Stored items:
=== Begin Enclosure ===

$ cat config.mk
export PLATFORM = sky130hd
export DESIGN_NAME = spike_encoder
export DESIGN_NICKNAME = d
export VERILOG_FILES = /design/src/rtl/spike_pkg.sv /design/src/rtl/spike_lane.sv /design/src/rtl/spike_encoder.sv
export SDC_FILE = /design/constraint.sdc
export NUM_CORES = 1
export LEC_CHECK = 0
export BUFFER_PORTS_ARGS = -buffer_cell sky130_fd_sc_hd__buf_2
export CAP_MARGIN = 20
export CORE_ASPECT_RATIO = 1.4
export CORE_MARGIN = 3
export CORE_UTILIZATION = 35
export DETAILED_ROUTE_END_ITERATION = 12
export GPL_TIMING_DRIVEN = 0
export PLACE_DENSITY = 0.66
export SLEW_MARGIN = 10
export SYNTH_ARGS = -nofsm -noshare
export SYNTH_HDL_FRONTEND = slang
export SYNTH_HIERARCHICAL = 1
export SYNTH_SLANG_ARGS = --single-unit
$ cat constraint.sdc
create_clock -name clk -period 3.3 [get_ports clk]
set_clock_uncertainty 0.1 [all_clocks]
set_input_delay 0.33 -clock clk [delete_from_list [all_inputs] [get_ports clk]]
set_output_delay 0.33 -clock clk [all_outputs]
set_load 0.05 [all_outputs]
$ cat src/rtl/spike_pkg.sv
// Shared types and default sizing for the time-to-first-spike encoder.
// Defaults mirror num_spikes / WBITS used by the neuron layer.
package spike_pkg;

  localparam int NUM_SPIKES = 4;
  localparam int WBITS      = 3;
  localparam int VBITS_DEF  = WBITS;
  localparam int GAMMA_DEF  = 2 ** VBITS_DEF;

  typedef enum logic [0:0] {
    IDLE = 1'b0,
    RUN  = 1'b1
  } enc_state_t;

endpackage

$ cat src/rtl/spike_lane.sv
// One encoder lane: captured spike time and enable, compare against the window
// counter, and a registered spike output that doubles as the STEP hold flop.
module spike_lane #(
  parameter int VBITS = 3,
  parameter int TW    = 3,
  parameter int STEP  = 0
) (
  input  logic             clk_i,
  input  logic             rst_n_i,
  input  logic             load_i,
  input  logic [VBITS-1:0] value_i,
  input  logic             en_i,
  input  logic [TW-1:0]    t_next_i,
  input  logic             run_next_i,
  input  logic             start_next_i,
  output logic             spike_o
);

  logic [VBITS-1:0] value_q, value_d;
  logic             en_q, en_d;
  logic             spike_q, spike_d;
  logic             fire;

  // Output is computed from next-cycle state so the registered spike lines up
  // with the window cycle it belongs to.
  always_comb begin
    value_d = load_i ? value_i : value_q;
    en_d    = load_i ? en_i : en_q;
    fire    = run_next_i && en_d && (value_d == VBITS'(t_next_i));
    spike_d = fire;
    if (STEP != 0) begin
      spike_d = fire || (spike_q && run_next_i && !start_next_i);
    end
  end

  always_ff @(posedge clk_i or negedge rst_n_i) begin
    if (!rst_n_i) begin
      value_q <= '0;
      en_q    <= 1'b0;
      spike_q <= 1'b0;
    end else begin
      value_q <= value_d;
      en_q    <= en_d;
      spike_q <= spike_d;
    end
  end

  assign spike_o = spike_q;

endmodule

$ cat src/rtl/spike_encoder.sv
// Time-to-first-spike encoder: turns a vector of intensities into one spike
// wave per GAMMA-cycle window; windows may run back-to-back.
module spike_encoder
  import spike_pkg::*;
#(
  parameter int N     = NUM_SPIKES,
  parameter int VBITS = VBITS_DEF,
  parameter int GAMMA = 2 ** VBITS,
  parameter int STEP  = 0
) (
  input  logic                  clk,
  input  logic                  rst_n,
  input  logic                  in_valid,
  output logic                  in_ready,
  input  logic [N-1:0][VBITS-1:0] in_values,
  input  logic [N-1:0]          in_en,
  output logic [N-1:0]          spikes_out,
  output logic                  win_start,
  output logic                  win_done,
  output logic                  busy,
  output enc_state_t            dbg_state
);

  localparam int TW = (GAMMA > 1) ? $clog2(GAMMA) : 1;
  localparam logic [TW-1:0] T_LAST = TW'(GAMMA - 1);

  // Handshake: a request transfers on any rising edge where in_valid and
  // in_ready are both high; in_ready depends only on state and t.
  enc_state_t    state_q, state_d;
  logic [TW-1:0] t_q, t_d;
  logic          accept;
  logic          run_next;
  logic          win_start_q, win_done_q, busy_q;

  assign in_ready = (state_q == IDLE) || ((state_q == RUN) && (t_q == T_LAST));
  assign accept   = in_valid && in_ready;

  always_comb begin
    state_d = state_q;
    t_d     = t_q;
    case (state_q)
      IDLE: begin
        if (accept) begin
          state_d = RUN;
          t_d     = '0;
        end
      end
      RUN: begin
        if (t_q == T_LAST) begin
          t_d = '0;
          if (!accept) state_d = IDLE;
        end else begin
          t_d = t_q + 1'b1;
        end
      end
      default: begin
        state_d = IDLE;
        t_d     = '0;
      end
    endcase
  end

  assign run_next = (state_d == RUN);

  always_ff @(posedge clk or negedge rst_n) begin
    if (!rst_n) begin
      state_q     <= IDLE;
      t_q         <= '0;
      win_start_q <= 1'b0;
      win_done_q  <= 1'b0;
      busy_q      <= 1'b0;
    end else begin
      state_q     <= state_d;
      t_q         <= t_d;
      win_start_q <= run_next && (t_d == '0);
      win_done_q  <= run_next && (t_d == T_LAST);
      busy_q      <= run_next;
    end
  end

  for (genvar i = 0; i < N; i++) begin : g_lane
    spike_lane #(
      .VBITS(VBITS),
      .TW   (TW),
      .STEP (STEP)
    ) u_lane (
      .clk_i       (clk),
      .rst_n_i     (rst_n),
      .load_i      (accept),
      .value_i     (in_values[i]),
      .en_i        (in_en[i]),
      .t_next_i    (t_d),
      .run_next_i  (run_next),
      .start_next_i(accept),
      .spike_o     (spikes_out[i])
    );
  end

  assign win_start = win_start_q;
  assign win_done  = win_done_q;
  assign busy      = busy_q;
  assign dbg_state = state_q;

endmodule

==> results of run 1 <==
sequential cells by signal (all words and copies together), names as in the netlist:
signal and cells:
busy 1, win_done 1, t_q 3, g_lane.u_lane/value_q 12, g_lane.u_lane/spike_o 4, win_start 1
g_lane.u_lane/en_q 4
stage by stage:
| step | cells | utilization | hold WS [ns] | instance area (µm²) | setup WS (ns) |
|---|---|---|---|---|---|
| 3_3_place_gp | 146 | 0.429 | 0.254 | 1350 | 0.664 |
| 6_report | 151 | 0.450 | 0.205 | 1420 | 0.612 |
| 5_1_grt | 151 | 0.450 | 0.200 | 1420 | 0.423 |
| 2_1_floorplan | 80 | - | -0.0656 | 1170 | 0.543 |
| 4_1_cts | 151 | 0.450 | 0.203 | 1420 | 0.561 |
| 3_5_place_dp | 146 | 0.429 | 0.265 | 1350 | 0.587 |
layer usage:
metal / vias to the layer above / global-route usage / share of wire
met4: 0 / 0.0471 / 0.014
met1: 354 / 0.140 / 0.42
met3: 4 / 0.0140 / 0.049
li1: 341 / - / -
met5: - / 0 / 0
met2: 18 / 0.189 / 0.51
cells by family (layout without fill, tap and decap cells):
family,after synthesis,in the layout,share of synthesized area
AOI/OAI and AO/OA,3,3,0.0182
xor gates and xnor gates,12,12,0.0899
adders and majority gates,2,2,0.0214
buffers and inverters,2,34,0.00964
DFF,26,26,0.557
muxes,16,16,0.180
and+or+nand+nor,19,19,0.124
synth_stat cells:
master                     count
sky130_fd_sc_hd__buf_4         1
sky130_fd_sc_hd__and2_1        1
sky130_fd_sc_hd__o21ai_2       1
sky130_fd_sc_hd__nor3b_1       1
sky130_fd_sc_hd__inv_1         1
sky130_fd_sc_hd__ha_1          2
sky130_fd_sc_hd__mux2_4        8
sky130_fd_sc_hd__a21o_1        1
sky130_fd_sc_hd__nand2b_1      4
sky130_fd_sc_hd__mux2_2        8
sky130_fd_sc_hd__dfrtp_1      26
sky130_fd_sc_hd__o21ai_1       1
sky130_fd_sc_hd__nand2_1       6
sky130_fd_sc_hd__nor4_2        4
sky130_fd_sc_hd__xor2_1       12
sky130_fd_sc_hd__nor2_1        1
sky130_fd_sc_hd__nor4b_2       2
worst max path at each step:
stage	depth (start not counted)	endpoint	slack, ns
2_1_floorplan	7	g_lane[0].u_lane/spike_o	0.54
3_3_place_gp	7	g_lane[0].u_lane/spike_o	0.66
3_5_place_dp	7	g_lane[2].u_lane/spike_o	0.59
4_1_cts	7	g_lane[2].u_lane/spike_o	0.56
5_1_grt	7	g_lane[0].u_lane/spike_o	0.42
6_report	7	g_lane[2].u_lane/spike_o	0.61
worst max-delay path, delay by kind of cell, from the launching register on:
kind / cells / cell delay, ns
XOR/XNOR: 1 / 0.15
adder cells (fa/ha/maj): 2 / 0.34
flip-flops: 1 / 0.41
multiplexers: 1 / 0.44
AND/OR/NAND/NOR: 3 / 1.14
power by group through the flow:
| stage | sequential [mW] | combinational (mW) | clock [mW] |
|---|---|---|---|
| finish | 0.509 | 0.829 | 0.204 |
| CTS | 0.510 | 0.843 | 0.210 |
| detailed placement | 0.515 | 0.839 | 0 |
| global route | 0.521 | 0.913 | 0.221 |
| floorplan | 0.548 | 0.642 | 0 |
| global placement | 0.508 | 0.814 | 0 |
layout make-up:
| cell class | count | area [µm²] |
|---|---|---|
| repair buffers | 28 | 145 |
| flip-flops and latches | 26 | 651 |
| clock buffers | 4 | 55.1 |
| plain buffers | 1 | 7.51 |
| fillers | 299 | 1740 |
| multi-input cells | 52 | 507 |
| inverters | 1 | 3.75 |
| well taps | 39 | 48.8 |
timing repair:
item | 4_1_cts | 5_1_grt
resized for setup | 0 | 0
hold endpoints to repair | 26 | 0
hold buffers | 1 | 0
==> results_dict.tcl, run 1 <==
set metrics [dict create \
    p_per_area_nw_per_um2 1090 \
    final_layout_size_suffix_gt1_frac 0.491 \
    cpMaxStageDelayCell "sky130_fd_sc_hd__and2_1" \
    fp-row-count 24 \
    clkPwrFrac 0.132 \
    synth_top_cell_by_area "sky130_fd_sc_hd__dfrtp_1" \
    cts-root-buf "sky130_fd_sc_hd__clkbuf_8" \
    hold_end "g_lane[0].u_lane/value_q[0]" \
    drt-vias-per-instance 4.75 \
    numClockSinks 26 \
    port_buffers 27 \
    globalplace.congestion 0.779 \
    startpoint "t_q[0]" \
    cp-end-kind "register" \
    power_switching_mw 0.625 \
    p_leak_nw 0.687 \
    detailed_route_drc_error_count 0 \
    post_synthesis_cell_area_um2 1170 \
    final_cell_mix "27 x sky130_fd_sc_hd__buf_2, 26 x sky130_fd_sc_hd__dfrtp_1, 12 x sky130_fd_sc_hd__xor2_1, 8 x sky130_fd_sc_hd__mux2_4, 8 x sky130_fd_sc_hd__mux2_2" \
    clk-insertion-delay-late_ns 0.27 \
    finalSetupTns_ns 0 \
    mappedNetlistNets 101 \
    detailroute.via_count 717 \
    synth_area_per_cell_um2 14.6 \
    drv_slew 0 \
    cts_tree "done" \
    p_int_mw 0.918 \
    grt_antenna_before_repair 0 \
    global_route.overflow_total 0 \
    finish.net_count 134 \
    worst_path_largest_cell_delay_ns 0.72 \
    grt_first_pass_wirelength_um 3370 \
    ys_warn_count 6 \
    critical_path_peak_fanout 16 \
    detail-route-antenna-nets 0 \
    overall_track_demand_over_capacity_in_global_routing 0.112 \
    postCtsSetupBuffers 0 \
    cts_inserted_buffers 3 \
    synth.yosys.seq_area_share 0.557 \
    timing.critical_path.from_type "register" \
    die_width_um 54.8 \
    switching_share_of_power 0.405 \
    min_period_over_period 0.814 \
    dp_hpwl_um 1470 \
    ys_ff_latch 26 \
    start_util 0.371 \
    total_design_power_mw 1.54 \
    postRouteWirelength_um 2060 \
    detailedRoute.firstPassIterationCount 2 \
    report.final.setup_viol 0 \
    h-tree-depth 1 \
    netlist.area_leader.share 0.557 \
    largest_buffer_count_on_any_clock_path 2 \
    rrSetupSlack_ns 0.61 \
    n_antenna_cell 0 \
    timing.final.crit_period_ns 2.69 \
    core_um2 3150 \
    floorplan.die_area_um2 4080 \
    rr_endpoint "g_lane[2].u_lane/spike_o" \
    p_seq_frac 0.330 \
    drt-wirelength-per-cell_um 13.6 \
    tightestPinTransition_ns 0.871 \
    floorplan.io_pins 28 \
    yosys-top-cells-area "sky130_fd_sc_hd__dfrtp_1 56%, sky130_fd_sc_hd__mux2_4 10%, sky130_fd_sc_hd__xor2_1 9.0%" \
    maxClockFrequency_ghz 0.372 \
    share_comb_of_total_power 0.537 \
    layout_commonest_cell "sky130_fd_sc_hd__buf_2" \
    rsz0062_at_grt "false" \
    run_status "completed" \
    min_path_cells 2 \
    timing.critical_path.cells "ha_1, ha_1, nand2b_1, and2_1, mux2_2, xor2_1, nor4_2" \
    crit_type "register to register" \
    number_of_global_route_vias_before_repair 754 \
    synthDistinctLibCells 17 \
    rr_startpoint "t_q[0]" \
    grt_max_degree 27 \
    cts.reportedPaths.clkPinSlew_ns 0.09 \
    path_common_cell "sky130_fd_sc_hd__ha_1" \
    max_slew_headroom 0.419 \
    min-delay-path-class "primary input to register" \
    postSynthCellCount 80 \
    fin_hold_viols 0 \
    area_growth_syn_to_layout_pct 21.3 \
    critPathArrivalTime_ns 2.76 \
    min-delay-start "in_values[0]" \
    maxCapViolations 0 \
    detailedRoute.firstIterationViolations 7 \
    timing.reg2reg.worst_path_depth 7 \
    fp.dieH_um 74.4 \
    critical_path_required_ns 3.37 \
    vdd.ir_drop.worst_mv 0.528 \
]
No activity file was read; power rests on OpenSTA's default activity.
==> run 2: changes to the inputs <==
Settings changed: PLACE_DENSITY 0.66 to 0.68.
Clock period 3.3 ns to 2.2 ns, I/O delays scaled along.
==> results_dict.tcl, run 2 (synthesized netlist as in run 1, its figures left out) <==
set metrics [dict create \
    max_slew_headroom 0.523 \
    overall_track_demand_over_capacity_in_global_routing 0.125 \
    detailed_route_drc_error_count 0 \
    fp-row-count 24 \
    start_util 0.371 \
    total_design_power_mw 2.36 \
    critPathArrivalTime_ns 2.22 \
    tightestPinTransition_ns 0.711 \
    area.sequential_um2 651 \
    cts-root-buf "sky130_fd_sc_hd__clkbuf_8" \
    globalplace.congestion 0.635 \
    worst_path_largest_cell_delay_ns 0.42 \
    global_route.overflow_total 0 \
    cts_inserted_buffers 3 \
    detailedRoute.firstPassIterationCount 4 \
    min_period_over_period 0.978 \
    grt_first_pass_wirelength_um 3530 \
    path_common_cell "sky130_fd_sc_hd__ha_1" \
    grt_antenna_before_repair 0 \
    run_status "completed" \
    timing.critical_path.from_type "register" \
    port_buffers 27 \
    grt_max_degree 27 \
    timing.final.crit_period_ns 2.15 \
    placedCellCount 146 \
    largest_buffer_count_on_any_clock_path 2 \
    largest_register_ffs 12 \
    drt-wirelength-per-cell_um 14.4 \
    min-delay-start "in_values[0]" \
    cts_tree "done" \
    floorplan.io_pins 28 \
    floorplan.die_area_um2 4080 \
    maxCapViolations 0 \
    vdd.ir_drop.worst_mv 0.766 \
    maxClockFrequency_ghz 0.465 \
    numClockSinks 26 \
    cts.reportedPaths.clkPinSlew_ns 0.09 \
    core_um2 3150 \
    p_leak_nw 0.700 \
    fin_hold_viols 0 \
    die_width_um 54.8 \
    finish.net_count 136 \
    postRouteWirelength_um 2200 \
    report.final.setup_viol 0 \
    p_per_area_nw_per_um2 1630 \
    rrSetupSlack_ns 0.05 \
    final_layout_size_suffix_gt1_frac 0.518 \
    largest_register "g_lane.u_lane/value_q" \
    cp-end-kind "register" \
    min-delay-path-class "primary input to register" \
    critical_path_required_ns 2.27 \
    n_antenna_cell 0 \
    non_filler_instances 153 \
    detailedRoute.firstIterationViolations 6 \
    fillers 308 \
    worst_hold_slack_ns 0.0952 \
    min_path_cells 2 \
    cpMaxStageDelayCell "sky130_fd_sc_hd__dfrtp_1" \
    drv_slew 0 \
    number_of_global_route_vias_before_repair 775 \
    clk-insertion-delay-late_ns 0.26 \
    utilization 0.458 \
    layout_commonest_cell "sky130_fd_sc_hd__buf_2" \
    critical_path_peak_fanout 8 \
    area_growth_syn_to_layout_pct 23.6 \
    timing.critical_path.cells "ha_1, ha_1, nand2b_4, and2_4, mux2_4, xor2_1, nor4_2" \
    detailroute.via_count 725 \
    detail-route-antenna-nets 0 \
    rr_startpoint "t_q[0]" \
    fp.dieH_um 74.4 \
    multiInputGateArea_um2 526 \
    h-tree-depth 1 \
    rr_endpoint "g_lane[1].u_lane/spike_o" \
    hold_end "g_lane[0].u_lane/value_q[0]" \
    drt-vias-per-instance 4.74 \
    crit_type "register to register" \
    final_cell_mix "27 x sky130_fd_sc_hd__buf_2, 26 x sky130_fd_sc_hd__dfrtp_1, 12 x sky130_fd_sc_hd__xor2_1, 8 x sky130_fd_sc_hd__mux2_4, 8 x sky130_fd_sc_hd__mux2_2" \
    timing.reg2reg.worst_path_depth 7 \
]
==> run 2: routing by layer <==
metal / GRT usage / wire length, µm
met5: 0 / 0
met4: 0.0970 / 51
met3: 0.0281 / 137
met2: 0.197 / 1140
met1: 0.141 / 876
==> run 2: power breakdown <==
group          total [mW]  switching (mW)  leakage [nW]  internal [mW]
sequential          0.762          0.0780         0.318          0.684
clock               0.303           0.143        0.0288          0.160
combinational        1.29           0.735         0.354          0.559
total                2.36           0.956         0.700           1.40
==> run 2: worst max path at each step <==
stage                     startpoint                       end  slack (ns)
after floorplan               t_q[0]  g_lane[0].u_lane/spike_o        0.02
after global placement        t_q[0]  g_lane[0].u_lane/spike_o        0.05
after detailed placement      t_q[0]  g_lane[0].u_lane/spike_o        0.01
after CTS                     t_q[0]  g_lane[0].u_lane/spike_o        0.03
after global routing          t_q[0]  g_lane[1].u_lane/spike_o      -0.006
final                         t_q[0]  g_lane[1].u_lane/spike_o        0.05
==> run 2: final cells by class <==
type                            count  share of cell area
Sequential cell                    26               0.451
Multi-Input combinational cell     53               0.364
Timing Repair Buffer               29               0.106
Clock buffer                        4              0.0381
Tap cell                           39              0.0338
Buffer                              1             0.00520
Inverter                            1             0.00260
==> run 2: critical path, delay by kind of cell (launching register included) <==
family	cells	cell delay, ns
multiplexers	1	0.32
XOR/XNOR	1	0.15
adder cells (fa/ha/maj)	2	0.41
AND/OR/NAND/NOR	3	0.66
flip-flops	1	0.42
==> run 2: timing repair <==
item / CTS / global route
gates resized for setup: 0 / 1
buffers inserted: 0 / 1
hold buffers: 1 / 0
endpoints found under the hold margin: 26 / 0
setup endpoints to repair: 2 / 4
cloned: 1 / 0
pin swaps: 0 / 1
==> run 2: stage by stage <==
step / instance area [µm²] / setup TNS, ns / setup slack [ns]
global route: 1440 / -0.00751 / -0.00571
floorplan: 1180 / 0 / 0.0153
detailed placement: 1360 / 0 / 0.0119
CTS: 1440 / 0 / 0.0260
finish: 1440 / 0 / 0.0482
global placement: 1360 / 0 / 0.0541
==> run 3: changes to the inputs <==
Settings changed: SETUP_SLACK_MARGIN set to 0.5.
==> results_dict.tcl, run 3 (synthesized netlist as in run 1, its figures left out) <==
set metrics [dict create \
    numClockSinks 26 \
    vdd.ir_drop.worst_mv 0.763 \
    cts_tree "done" \
    cts-root-buf "sky130_fd_sc_hd__clkbuf_8" \
    min_period_over_period 0.952 \
    detailed_route_drc_error_count 0 \
    fp.dieH_um 74.4 \
    grt_antenna_before_repair 0 \
    overall_track_demand_over_capacity_in_global_routing 0.136 \
    tightestPinTransition_ns 0.725 \
    die_width_um 54.8 \
    maxClockFrequency_ghz 0.477 \
    global_route.overflow_total 0 \
    p_seq_frac 0.295 \
    number_of_global_route_vias_before_repair 862 \
    crit_type "register to register" \
    fp-row-count 24 \
    power_switching_mw 1.03 \
    finish.net_count 145 \
    min-delay-path-class "primary input to register" \
    h-tree-depth 1 \
    postRouteWirelength_um 2410 \
    largest_buffer_count_on_any_clock_path 2 \
    timing.final.crit_period_ns 2.10 \
    final_layout_size_suffix_gt1_frac 0.602 \
    max_slew_headroom 0.513 \
    cp-end-kind "register" \
    critPathArrivalTime_ns 2.17 \
    p_per_area_nw_per_um2 1650 \
    fin_hold_viols 0 \
    report.final.setup_viol 0 \
    detail-route-antenna-nets 0 \
    run_status "completed" \
    drv_slew 0 \
    start_util 0.371 \
    critical_path_required_ns 2.28 \
    rsz0062_at_grt "true" \
    maxCapViolations 0 \
    final_cell_mix "26 x sky130_fd_sc_hd__buf_2, 25 x sky130_fd_sc_hd__dfrtp_1, 12 x sky130_fd_sc_hd__mux2_4, 11 x sky130_fd_sc_hd__xor2_1, 9 x sky130_fd_sc_hd__buf_4" \
    cts.reportedPaths.clkPinSlew_ns 0.09 \
    detailedRoute.firstIterationViolations 6 \
    routedLengthMet1_um 955 \
    place_area_um2 1390 \
    layout_commonest_cell "sky130_fd_sc_hd__buf_2" \
    worst_hold_slack_ns 0.0948 \
    p_leak_nw 0.767 \
    area_growth_syn_to_layout_pct 36.2 \
    core_um2 3150 \
    dp_hpwl_um 1570 \
    p_int_mw 1.59 \
    globalplace.congestion 0.804 \
    critical_path_peak_fanout 8 \
    grt_first_pass_wirelength_um 3900 \
    met3WireLength_um 83 \
    port_buffers 27 \
    grt_max_degree 27 \
    floorplan.io_pins 28 \
    share_comb_of_total_power 0.587 \
    final_cell_area_um2 1590 \
    drt-wirelength-per-cell_um 14.9 \
    clkPwrFrac 0.118 \
    detailedRoute.firstPassIterationCount 2 \
    route.top_layer_used "met4" \
    wl_met2_um 1350 \
    clk-insertion-delay-late_ns 0.27 \
    timing.critical_path.from_type "register" \
    detailroute.via_count 757 \
    drt-vias-per-instance 4.67 \
    largest_register_ffs 12 \
    floorplan.die_area_um2 4080 \
    switching_share_of_power 0.392 \
    largest_register "g_lane.u_lane/value_q" \
    n_antenna_cell 0 \
    cts_inserted_buffers 3 \
]
-- run 3: routing by layer --
metal	track usage	up-vias
li1	-	358
met1	0.165	382
met2	0.217	13
met3	0.0200	4
met4	0.0859	0
met5	0	-
-- run 3: timing repair --
action / in CTS / in global routing
gates resized for setup: 3 / 4
hold buffers: 1 / 0
cloned: 0 / 0
endpoints found under the setup margin: 21 / 22
pin swaps: 1 / 1
buffers inserted: 5 / 6
endpoints found under the hold margin: 26 / 0
-- run 3: path summary, 6_finish.rpt --
check,slack (ns),cells past startpoint,endpoint,from
max in group asynchronous,1.20,2,busy,rst_n
setup / recovery,0.10,8,g_lane[0].u_lane/spike_o,t_q[1]
setup reg to reg,0.10,8,g_lane[0].u_lane/spike_o,t_q[1]
min in group asynchronous,0.39,2,g_lane[1].u_lane/value_q[2],rst_n
hold / removal,0.09,2,g_lane[0].u_lane/value_q[0],in_values[0]
hold reg to reg,0.41,1,g_lane[2].u_lane/en_q,g_lane[2].u_lane/en_q
-- run 3: per-stage QoR --
| step | util | total power, mW | setup WS, ns | TNS, ns | instances |
|---|---|---|---|---|---|
| after global routing | 0.505 | 2.82 | 0.0311 | 0 | 162 |
| after global placement | 0.442 | 2.07 | 0.0797 | 0 | 146 |
| after floorplan | - | 1.85 | 0.0763 | 0 | 80 |
| after detailed placement | 0.442 | 2.11 | -0.00197 | -0.00197 | 146 |
| after CTS | 0.487 | 2.54 | 0.0903 | 0 | 156 |
| final | 0.505 | 2.62 | 0.105 | 0 | 162 |
-- run 3: final cells by class --
type,count,area (µm²)
plain buffers,1,7.51
clock buffers,4,55.1
fillers,290,1560
inverters,1,3.75
multi-input cells,52,558
flip-flops and latches,26,652
well taps,39,48.8
repair buffers,39,267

=== End Enclosure ===

Directions for this task:
In the data above, find each line that has the word "family" and copy it out.

Output of the task:
cells by family (layout without fill, tap and decap cells):
family,after synthesis,in the layout,share of synthesized area
family	cells	cell delay, ns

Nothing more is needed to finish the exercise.